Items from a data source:
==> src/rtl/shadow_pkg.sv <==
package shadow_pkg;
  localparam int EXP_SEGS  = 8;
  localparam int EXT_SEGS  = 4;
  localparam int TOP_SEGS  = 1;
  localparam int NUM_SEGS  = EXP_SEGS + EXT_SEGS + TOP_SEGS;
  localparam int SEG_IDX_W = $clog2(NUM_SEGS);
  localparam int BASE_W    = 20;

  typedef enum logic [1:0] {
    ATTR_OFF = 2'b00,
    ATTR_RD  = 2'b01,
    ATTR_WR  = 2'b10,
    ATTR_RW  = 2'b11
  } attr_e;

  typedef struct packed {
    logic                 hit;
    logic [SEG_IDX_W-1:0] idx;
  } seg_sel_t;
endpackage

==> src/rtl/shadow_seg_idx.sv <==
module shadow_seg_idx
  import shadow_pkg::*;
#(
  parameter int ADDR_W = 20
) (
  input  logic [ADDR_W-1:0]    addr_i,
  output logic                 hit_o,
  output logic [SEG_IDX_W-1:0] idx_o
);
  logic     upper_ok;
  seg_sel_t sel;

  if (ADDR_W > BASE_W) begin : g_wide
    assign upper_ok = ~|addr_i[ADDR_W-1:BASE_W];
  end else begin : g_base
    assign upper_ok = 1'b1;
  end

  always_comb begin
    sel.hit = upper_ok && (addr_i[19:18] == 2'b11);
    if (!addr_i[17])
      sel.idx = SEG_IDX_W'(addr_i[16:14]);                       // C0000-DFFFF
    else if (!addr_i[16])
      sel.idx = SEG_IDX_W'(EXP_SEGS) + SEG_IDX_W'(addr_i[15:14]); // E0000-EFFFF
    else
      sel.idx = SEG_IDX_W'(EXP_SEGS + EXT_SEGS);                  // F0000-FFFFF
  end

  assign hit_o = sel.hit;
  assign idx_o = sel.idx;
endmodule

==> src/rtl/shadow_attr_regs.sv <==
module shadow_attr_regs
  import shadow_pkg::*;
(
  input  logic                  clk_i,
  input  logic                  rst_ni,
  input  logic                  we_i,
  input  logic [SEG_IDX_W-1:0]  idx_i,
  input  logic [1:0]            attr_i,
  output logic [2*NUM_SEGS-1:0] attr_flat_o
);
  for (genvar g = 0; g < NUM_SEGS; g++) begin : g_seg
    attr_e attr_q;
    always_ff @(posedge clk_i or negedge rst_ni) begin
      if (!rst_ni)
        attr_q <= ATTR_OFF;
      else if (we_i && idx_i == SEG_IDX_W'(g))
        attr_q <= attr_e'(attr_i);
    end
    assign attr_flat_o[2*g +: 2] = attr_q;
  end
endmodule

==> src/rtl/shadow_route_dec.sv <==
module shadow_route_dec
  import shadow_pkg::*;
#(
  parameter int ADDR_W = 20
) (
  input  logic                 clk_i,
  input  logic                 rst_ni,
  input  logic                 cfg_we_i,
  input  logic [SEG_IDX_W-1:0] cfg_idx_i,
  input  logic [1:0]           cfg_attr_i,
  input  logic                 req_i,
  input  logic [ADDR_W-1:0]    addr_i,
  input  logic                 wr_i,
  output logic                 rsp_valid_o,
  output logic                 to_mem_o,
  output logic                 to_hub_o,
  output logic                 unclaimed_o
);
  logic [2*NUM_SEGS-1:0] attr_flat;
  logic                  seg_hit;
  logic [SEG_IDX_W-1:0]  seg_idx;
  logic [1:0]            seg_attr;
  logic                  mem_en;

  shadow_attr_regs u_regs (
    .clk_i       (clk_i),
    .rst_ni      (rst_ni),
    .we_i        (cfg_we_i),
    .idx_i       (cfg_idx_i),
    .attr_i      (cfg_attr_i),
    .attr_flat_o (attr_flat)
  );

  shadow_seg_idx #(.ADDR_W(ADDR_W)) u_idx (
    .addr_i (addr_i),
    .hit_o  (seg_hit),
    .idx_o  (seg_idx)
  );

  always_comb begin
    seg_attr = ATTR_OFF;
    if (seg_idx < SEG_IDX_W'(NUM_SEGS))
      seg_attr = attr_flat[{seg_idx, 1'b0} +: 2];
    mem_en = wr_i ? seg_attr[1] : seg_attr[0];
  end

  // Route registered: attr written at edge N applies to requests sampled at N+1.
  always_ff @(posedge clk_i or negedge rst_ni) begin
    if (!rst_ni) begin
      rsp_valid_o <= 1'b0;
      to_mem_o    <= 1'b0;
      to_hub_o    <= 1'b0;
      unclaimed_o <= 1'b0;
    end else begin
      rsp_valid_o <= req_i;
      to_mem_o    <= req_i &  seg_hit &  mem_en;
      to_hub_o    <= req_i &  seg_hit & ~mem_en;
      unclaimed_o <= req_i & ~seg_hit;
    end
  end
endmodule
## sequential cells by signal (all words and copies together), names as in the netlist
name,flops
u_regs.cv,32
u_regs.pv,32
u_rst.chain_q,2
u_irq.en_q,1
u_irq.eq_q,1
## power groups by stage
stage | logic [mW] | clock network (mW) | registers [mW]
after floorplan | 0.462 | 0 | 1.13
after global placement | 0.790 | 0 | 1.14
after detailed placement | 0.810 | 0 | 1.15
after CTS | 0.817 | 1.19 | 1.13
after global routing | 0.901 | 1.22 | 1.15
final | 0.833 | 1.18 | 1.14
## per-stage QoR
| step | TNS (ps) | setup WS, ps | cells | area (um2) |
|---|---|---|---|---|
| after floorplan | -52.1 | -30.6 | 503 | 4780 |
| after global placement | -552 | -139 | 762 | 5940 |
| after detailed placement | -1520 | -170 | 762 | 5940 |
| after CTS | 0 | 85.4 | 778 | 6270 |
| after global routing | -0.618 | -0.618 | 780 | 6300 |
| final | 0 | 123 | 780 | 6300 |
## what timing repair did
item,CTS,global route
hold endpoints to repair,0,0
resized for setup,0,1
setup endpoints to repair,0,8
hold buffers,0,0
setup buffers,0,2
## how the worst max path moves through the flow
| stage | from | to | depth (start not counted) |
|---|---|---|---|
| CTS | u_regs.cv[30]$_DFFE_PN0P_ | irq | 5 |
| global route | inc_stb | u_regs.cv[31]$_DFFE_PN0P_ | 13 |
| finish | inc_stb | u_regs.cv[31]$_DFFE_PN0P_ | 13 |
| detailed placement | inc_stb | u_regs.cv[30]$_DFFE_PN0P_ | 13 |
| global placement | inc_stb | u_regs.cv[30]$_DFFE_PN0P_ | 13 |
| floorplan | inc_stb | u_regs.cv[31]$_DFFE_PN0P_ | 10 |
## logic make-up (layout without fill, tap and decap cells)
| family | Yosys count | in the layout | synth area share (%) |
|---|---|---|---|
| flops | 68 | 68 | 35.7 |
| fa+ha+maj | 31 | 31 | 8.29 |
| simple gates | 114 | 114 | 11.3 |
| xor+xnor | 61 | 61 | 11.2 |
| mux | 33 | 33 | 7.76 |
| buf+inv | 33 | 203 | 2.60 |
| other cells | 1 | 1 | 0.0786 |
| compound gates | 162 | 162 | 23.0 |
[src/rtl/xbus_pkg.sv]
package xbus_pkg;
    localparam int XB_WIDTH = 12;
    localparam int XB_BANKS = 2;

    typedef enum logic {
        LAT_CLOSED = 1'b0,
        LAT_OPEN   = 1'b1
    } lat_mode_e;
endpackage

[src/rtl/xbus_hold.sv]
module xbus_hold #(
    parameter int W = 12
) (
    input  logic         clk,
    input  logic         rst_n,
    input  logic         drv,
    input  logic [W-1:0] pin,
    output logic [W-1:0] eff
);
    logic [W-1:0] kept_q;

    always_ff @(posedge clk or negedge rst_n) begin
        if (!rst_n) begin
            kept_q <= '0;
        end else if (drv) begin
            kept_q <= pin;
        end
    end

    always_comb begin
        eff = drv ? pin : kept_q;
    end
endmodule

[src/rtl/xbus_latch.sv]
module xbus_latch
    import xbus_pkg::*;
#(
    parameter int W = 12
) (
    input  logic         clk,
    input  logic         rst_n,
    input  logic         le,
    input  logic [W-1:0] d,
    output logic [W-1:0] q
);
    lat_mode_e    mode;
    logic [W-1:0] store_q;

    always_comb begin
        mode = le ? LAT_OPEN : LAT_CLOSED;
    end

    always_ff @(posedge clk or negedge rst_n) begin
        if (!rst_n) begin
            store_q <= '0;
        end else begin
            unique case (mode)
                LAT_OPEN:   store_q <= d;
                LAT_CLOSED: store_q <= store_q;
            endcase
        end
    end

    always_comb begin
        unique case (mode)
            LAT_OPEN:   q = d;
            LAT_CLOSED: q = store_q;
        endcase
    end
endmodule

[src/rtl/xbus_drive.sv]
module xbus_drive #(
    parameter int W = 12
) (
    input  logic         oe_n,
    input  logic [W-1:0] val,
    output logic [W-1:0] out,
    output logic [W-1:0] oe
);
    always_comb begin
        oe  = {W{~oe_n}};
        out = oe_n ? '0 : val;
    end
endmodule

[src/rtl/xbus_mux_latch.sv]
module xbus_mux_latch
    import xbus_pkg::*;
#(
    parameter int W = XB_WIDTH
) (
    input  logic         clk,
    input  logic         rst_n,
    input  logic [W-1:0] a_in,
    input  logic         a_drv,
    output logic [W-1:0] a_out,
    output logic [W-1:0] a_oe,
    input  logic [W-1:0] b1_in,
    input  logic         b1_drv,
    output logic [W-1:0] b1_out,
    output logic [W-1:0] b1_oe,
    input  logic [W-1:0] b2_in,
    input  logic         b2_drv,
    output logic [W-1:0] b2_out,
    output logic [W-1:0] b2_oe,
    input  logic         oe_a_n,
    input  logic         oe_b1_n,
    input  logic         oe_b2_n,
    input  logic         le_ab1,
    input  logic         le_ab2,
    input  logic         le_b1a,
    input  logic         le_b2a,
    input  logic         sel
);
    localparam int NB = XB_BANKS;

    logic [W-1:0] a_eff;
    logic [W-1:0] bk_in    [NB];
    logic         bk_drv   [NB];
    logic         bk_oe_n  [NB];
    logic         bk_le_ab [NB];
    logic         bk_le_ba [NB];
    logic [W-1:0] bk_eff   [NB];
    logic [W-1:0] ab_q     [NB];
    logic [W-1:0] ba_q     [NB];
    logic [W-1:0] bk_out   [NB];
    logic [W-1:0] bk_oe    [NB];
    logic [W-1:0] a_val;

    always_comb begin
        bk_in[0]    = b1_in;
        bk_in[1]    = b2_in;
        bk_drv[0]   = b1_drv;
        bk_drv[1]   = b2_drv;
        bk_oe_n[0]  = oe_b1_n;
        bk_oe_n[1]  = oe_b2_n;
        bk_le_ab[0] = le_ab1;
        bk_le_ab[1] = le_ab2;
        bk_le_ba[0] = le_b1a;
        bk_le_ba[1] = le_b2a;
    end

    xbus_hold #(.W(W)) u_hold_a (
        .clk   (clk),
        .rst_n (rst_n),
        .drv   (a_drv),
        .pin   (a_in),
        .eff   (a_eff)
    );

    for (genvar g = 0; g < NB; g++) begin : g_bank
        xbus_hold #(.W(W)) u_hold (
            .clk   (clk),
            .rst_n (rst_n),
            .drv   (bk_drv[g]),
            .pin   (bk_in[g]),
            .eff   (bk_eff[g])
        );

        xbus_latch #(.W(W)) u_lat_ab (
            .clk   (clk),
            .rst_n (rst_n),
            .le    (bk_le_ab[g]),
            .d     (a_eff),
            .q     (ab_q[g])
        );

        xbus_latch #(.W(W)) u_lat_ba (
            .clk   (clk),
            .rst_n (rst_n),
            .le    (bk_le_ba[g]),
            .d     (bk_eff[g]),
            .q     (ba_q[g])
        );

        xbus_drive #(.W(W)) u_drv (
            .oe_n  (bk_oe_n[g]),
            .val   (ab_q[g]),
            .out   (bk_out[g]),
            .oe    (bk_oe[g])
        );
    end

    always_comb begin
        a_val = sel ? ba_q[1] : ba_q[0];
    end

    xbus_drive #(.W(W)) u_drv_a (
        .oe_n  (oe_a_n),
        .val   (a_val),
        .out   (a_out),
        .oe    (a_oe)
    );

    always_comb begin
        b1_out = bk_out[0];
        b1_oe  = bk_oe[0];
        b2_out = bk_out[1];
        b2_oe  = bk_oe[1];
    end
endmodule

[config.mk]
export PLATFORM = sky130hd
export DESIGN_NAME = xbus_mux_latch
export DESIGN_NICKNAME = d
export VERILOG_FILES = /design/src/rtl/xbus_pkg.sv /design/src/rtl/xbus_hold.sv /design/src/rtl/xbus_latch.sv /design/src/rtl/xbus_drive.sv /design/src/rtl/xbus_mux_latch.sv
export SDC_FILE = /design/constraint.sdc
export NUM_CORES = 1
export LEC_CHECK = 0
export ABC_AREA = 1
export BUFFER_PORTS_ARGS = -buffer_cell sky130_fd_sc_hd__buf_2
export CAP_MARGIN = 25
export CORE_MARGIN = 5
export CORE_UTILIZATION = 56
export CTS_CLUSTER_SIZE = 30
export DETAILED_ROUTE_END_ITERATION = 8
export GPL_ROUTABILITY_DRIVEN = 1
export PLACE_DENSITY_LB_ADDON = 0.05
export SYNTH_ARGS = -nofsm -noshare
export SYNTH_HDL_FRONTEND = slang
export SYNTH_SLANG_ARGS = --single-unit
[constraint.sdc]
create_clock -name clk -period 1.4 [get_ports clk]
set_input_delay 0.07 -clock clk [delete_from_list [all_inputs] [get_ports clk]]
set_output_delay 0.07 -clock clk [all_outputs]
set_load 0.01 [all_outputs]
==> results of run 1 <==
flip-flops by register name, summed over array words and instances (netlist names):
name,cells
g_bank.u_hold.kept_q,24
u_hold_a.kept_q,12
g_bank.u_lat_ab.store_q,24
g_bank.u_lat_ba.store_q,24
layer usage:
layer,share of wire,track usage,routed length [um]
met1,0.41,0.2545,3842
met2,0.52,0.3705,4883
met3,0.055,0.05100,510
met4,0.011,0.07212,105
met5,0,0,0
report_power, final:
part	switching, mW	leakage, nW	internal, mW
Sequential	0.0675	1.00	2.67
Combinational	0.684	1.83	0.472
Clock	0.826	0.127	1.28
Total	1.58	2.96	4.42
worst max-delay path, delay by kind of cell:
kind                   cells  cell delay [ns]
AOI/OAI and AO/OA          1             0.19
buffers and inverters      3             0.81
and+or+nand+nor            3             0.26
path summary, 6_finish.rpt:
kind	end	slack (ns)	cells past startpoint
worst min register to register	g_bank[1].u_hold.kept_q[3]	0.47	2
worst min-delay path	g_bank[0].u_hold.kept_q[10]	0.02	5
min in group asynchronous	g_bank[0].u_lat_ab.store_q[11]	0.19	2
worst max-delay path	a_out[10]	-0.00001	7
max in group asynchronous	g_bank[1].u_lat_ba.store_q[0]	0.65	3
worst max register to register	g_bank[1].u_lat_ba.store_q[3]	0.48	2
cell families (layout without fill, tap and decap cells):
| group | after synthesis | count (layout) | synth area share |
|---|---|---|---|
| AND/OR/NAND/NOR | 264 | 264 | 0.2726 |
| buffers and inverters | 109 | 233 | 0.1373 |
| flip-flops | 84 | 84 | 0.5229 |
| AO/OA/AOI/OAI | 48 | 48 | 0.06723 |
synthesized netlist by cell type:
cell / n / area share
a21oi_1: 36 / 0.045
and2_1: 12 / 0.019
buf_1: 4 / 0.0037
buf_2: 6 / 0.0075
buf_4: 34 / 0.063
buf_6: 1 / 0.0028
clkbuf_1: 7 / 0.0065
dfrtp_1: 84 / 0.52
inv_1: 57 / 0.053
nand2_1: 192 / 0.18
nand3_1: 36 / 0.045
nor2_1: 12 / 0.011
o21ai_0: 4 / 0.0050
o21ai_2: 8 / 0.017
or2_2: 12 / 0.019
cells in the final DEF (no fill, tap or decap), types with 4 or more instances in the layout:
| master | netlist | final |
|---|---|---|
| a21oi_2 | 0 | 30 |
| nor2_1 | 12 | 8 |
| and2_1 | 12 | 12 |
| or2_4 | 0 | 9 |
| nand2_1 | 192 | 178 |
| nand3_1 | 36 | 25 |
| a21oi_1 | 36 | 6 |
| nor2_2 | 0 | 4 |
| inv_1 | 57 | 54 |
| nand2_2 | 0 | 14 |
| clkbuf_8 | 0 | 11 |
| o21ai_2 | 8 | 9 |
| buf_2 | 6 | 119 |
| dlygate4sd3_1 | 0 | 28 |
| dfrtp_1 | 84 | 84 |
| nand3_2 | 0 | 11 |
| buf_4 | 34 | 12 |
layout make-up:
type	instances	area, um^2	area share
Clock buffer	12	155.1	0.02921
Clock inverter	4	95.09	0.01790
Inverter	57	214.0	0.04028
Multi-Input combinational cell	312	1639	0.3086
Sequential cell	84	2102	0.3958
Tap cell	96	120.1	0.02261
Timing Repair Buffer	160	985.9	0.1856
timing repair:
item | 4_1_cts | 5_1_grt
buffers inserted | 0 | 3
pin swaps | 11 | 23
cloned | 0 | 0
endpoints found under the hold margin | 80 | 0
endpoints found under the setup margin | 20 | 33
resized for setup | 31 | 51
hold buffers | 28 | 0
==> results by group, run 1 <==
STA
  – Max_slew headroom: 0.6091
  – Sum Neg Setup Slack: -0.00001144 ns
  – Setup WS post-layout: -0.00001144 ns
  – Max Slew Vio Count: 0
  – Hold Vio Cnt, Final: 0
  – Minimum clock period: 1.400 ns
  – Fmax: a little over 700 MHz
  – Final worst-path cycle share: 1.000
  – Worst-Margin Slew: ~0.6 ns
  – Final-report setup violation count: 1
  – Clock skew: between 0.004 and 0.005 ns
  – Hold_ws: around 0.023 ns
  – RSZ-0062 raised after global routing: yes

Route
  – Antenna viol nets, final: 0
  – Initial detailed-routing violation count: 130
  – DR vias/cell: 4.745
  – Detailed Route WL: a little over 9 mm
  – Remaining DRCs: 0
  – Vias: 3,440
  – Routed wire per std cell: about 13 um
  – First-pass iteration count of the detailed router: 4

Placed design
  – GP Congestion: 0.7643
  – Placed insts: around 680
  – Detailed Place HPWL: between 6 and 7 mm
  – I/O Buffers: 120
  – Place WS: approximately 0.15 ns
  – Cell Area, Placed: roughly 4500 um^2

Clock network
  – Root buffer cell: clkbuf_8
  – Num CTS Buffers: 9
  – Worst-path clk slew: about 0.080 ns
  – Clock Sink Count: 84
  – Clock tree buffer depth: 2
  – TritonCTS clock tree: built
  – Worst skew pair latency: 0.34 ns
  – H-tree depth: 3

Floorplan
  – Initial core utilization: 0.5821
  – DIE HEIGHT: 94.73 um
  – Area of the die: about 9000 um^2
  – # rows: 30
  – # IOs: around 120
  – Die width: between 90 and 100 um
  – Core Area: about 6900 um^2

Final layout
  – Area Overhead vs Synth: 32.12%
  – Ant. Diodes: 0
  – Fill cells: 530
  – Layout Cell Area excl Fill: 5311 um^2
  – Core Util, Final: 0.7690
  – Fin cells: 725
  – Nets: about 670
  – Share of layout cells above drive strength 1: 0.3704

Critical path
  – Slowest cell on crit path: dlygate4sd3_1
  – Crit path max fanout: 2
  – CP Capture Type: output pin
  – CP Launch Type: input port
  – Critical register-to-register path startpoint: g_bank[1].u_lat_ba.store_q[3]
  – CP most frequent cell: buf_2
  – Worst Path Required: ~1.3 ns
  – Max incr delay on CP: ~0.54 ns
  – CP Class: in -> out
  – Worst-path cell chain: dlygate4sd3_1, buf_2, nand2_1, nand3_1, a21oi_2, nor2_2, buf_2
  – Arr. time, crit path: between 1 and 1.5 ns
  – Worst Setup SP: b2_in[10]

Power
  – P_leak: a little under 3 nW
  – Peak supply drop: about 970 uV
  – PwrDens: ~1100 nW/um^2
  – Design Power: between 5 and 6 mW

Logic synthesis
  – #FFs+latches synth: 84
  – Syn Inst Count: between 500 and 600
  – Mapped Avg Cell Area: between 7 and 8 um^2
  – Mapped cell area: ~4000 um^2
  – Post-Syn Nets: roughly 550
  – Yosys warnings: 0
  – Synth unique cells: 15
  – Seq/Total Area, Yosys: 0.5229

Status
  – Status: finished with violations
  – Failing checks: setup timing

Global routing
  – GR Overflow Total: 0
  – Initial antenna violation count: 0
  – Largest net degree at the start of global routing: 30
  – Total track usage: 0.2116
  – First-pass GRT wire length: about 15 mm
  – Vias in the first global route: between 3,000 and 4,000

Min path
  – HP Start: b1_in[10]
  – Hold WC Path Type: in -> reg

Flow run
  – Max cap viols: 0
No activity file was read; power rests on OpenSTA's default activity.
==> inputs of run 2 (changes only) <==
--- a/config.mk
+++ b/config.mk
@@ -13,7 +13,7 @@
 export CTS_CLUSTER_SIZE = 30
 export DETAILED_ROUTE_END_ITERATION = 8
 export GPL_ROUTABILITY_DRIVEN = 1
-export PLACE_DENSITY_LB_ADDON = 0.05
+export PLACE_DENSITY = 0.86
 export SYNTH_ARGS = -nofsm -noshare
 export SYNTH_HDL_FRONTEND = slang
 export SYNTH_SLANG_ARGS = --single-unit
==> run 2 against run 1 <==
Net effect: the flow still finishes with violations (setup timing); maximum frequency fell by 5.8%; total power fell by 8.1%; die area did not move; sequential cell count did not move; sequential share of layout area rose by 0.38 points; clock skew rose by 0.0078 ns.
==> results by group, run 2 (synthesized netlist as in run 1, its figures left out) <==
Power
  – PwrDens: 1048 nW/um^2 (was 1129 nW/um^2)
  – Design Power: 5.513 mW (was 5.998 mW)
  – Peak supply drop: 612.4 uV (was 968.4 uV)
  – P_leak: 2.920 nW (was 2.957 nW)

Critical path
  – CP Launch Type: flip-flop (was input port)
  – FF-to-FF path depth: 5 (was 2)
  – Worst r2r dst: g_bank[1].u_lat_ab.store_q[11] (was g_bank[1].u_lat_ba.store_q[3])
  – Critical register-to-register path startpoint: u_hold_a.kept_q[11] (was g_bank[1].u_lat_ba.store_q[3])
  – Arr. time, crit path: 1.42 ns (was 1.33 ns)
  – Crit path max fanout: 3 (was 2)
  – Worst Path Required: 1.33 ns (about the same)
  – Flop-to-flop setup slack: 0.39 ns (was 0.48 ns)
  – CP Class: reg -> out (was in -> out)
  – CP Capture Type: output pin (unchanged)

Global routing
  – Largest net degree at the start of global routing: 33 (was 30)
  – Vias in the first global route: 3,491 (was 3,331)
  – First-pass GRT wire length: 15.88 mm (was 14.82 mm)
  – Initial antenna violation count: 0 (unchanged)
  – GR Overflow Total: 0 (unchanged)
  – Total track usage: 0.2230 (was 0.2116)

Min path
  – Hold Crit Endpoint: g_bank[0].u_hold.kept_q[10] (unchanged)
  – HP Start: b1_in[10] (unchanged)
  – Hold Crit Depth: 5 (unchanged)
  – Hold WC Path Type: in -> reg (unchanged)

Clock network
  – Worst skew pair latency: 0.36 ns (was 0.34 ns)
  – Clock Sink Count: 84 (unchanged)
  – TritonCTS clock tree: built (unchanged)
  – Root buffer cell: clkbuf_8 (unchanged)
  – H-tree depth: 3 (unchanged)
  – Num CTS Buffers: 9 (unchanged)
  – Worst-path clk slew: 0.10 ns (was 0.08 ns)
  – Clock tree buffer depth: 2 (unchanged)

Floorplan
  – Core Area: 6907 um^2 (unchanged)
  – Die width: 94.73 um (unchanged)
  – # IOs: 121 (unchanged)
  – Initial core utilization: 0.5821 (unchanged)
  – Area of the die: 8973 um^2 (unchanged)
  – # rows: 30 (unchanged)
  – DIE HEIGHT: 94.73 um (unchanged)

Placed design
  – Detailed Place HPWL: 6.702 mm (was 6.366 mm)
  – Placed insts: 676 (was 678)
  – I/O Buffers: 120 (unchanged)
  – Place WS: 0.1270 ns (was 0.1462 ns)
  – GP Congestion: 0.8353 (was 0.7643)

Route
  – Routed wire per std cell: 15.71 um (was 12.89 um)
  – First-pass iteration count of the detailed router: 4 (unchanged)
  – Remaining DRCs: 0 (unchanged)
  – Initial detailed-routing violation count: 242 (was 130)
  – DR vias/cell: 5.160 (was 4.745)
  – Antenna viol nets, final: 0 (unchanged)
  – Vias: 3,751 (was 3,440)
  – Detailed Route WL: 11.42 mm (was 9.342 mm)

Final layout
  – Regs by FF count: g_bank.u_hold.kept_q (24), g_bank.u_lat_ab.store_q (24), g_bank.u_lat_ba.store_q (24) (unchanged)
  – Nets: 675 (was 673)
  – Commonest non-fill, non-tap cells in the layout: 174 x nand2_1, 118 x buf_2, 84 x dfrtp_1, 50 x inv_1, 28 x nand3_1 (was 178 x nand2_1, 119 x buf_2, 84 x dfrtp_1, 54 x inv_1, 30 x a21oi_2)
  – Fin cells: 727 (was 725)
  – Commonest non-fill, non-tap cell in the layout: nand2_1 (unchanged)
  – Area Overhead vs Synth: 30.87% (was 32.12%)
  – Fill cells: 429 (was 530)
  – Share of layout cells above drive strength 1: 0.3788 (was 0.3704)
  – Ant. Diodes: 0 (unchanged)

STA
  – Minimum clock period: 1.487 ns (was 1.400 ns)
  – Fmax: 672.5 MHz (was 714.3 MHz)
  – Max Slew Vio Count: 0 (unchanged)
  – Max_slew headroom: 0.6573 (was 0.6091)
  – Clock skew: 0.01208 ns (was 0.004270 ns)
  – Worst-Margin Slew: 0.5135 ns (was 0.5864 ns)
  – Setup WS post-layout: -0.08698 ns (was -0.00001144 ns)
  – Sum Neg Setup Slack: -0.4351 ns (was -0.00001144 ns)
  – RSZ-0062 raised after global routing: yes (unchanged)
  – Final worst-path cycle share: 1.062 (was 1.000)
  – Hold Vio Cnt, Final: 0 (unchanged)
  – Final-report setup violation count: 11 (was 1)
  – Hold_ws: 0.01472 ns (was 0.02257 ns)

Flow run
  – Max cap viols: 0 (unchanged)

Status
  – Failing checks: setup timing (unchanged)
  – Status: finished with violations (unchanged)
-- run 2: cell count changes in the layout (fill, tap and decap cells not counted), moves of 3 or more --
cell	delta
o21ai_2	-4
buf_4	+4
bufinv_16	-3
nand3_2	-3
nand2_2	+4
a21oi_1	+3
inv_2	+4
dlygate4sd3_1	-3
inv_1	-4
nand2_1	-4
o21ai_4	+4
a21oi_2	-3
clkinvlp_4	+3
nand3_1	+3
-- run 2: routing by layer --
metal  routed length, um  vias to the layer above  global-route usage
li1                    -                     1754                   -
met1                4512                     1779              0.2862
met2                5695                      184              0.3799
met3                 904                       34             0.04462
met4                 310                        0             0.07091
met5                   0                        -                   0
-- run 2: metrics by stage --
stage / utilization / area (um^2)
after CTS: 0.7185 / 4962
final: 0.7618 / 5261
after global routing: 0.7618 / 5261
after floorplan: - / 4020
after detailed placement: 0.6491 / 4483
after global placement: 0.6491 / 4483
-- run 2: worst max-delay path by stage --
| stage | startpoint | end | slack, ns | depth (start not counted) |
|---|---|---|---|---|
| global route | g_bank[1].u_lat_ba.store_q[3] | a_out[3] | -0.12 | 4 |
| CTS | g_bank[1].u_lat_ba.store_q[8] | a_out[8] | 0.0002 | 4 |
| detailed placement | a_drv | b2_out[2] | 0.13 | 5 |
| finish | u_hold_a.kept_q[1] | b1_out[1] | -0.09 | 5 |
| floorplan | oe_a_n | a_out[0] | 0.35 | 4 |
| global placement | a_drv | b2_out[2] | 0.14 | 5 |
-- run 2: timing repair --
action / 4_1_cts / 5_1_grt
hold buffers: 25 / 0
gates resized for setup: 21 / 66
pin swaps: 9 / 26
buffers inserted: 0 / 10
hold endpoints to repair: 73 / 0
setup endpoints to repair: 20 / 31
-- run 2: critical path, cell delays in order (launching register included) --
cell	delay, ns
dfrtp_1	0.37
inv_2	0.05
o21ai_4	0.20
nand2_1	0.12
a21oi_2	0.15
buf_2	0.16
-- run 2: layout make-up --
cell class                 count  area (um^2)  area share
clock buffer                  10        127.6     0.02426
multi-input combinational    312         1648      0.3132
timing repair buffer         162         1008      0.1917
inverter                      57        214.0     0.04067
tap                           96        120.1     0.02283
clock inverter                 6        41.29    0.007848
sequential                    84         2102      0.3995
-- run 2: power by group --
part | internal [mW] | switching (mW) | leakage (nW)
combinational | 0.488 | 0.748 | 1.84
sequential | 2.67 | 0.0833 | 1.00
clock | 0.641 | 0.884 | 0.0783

▶ THE PROBLEM
Which lines above run from the one containing "1.062 (was 1.000)" to the one containing "with violations (unchanged)"? Give them again exactly, both ends included.

▶ SOLUTION FOR THIS EXERCISE
  – Final worst-path cycle share: 1.062 (was 1.000)
  – Hold Vio Cnt, Final: 0 (unchanged)
  – Final-report setup violation count: 11 (was 1)
  – Hold_ws: 0.01472 ns (was 0.02257 ns)

Flow run
  – Max cap viols: 0 (unchanged)

Status
  – Failing checks: setup timing (unchanged)
  – Status: finished with violations (unchanged)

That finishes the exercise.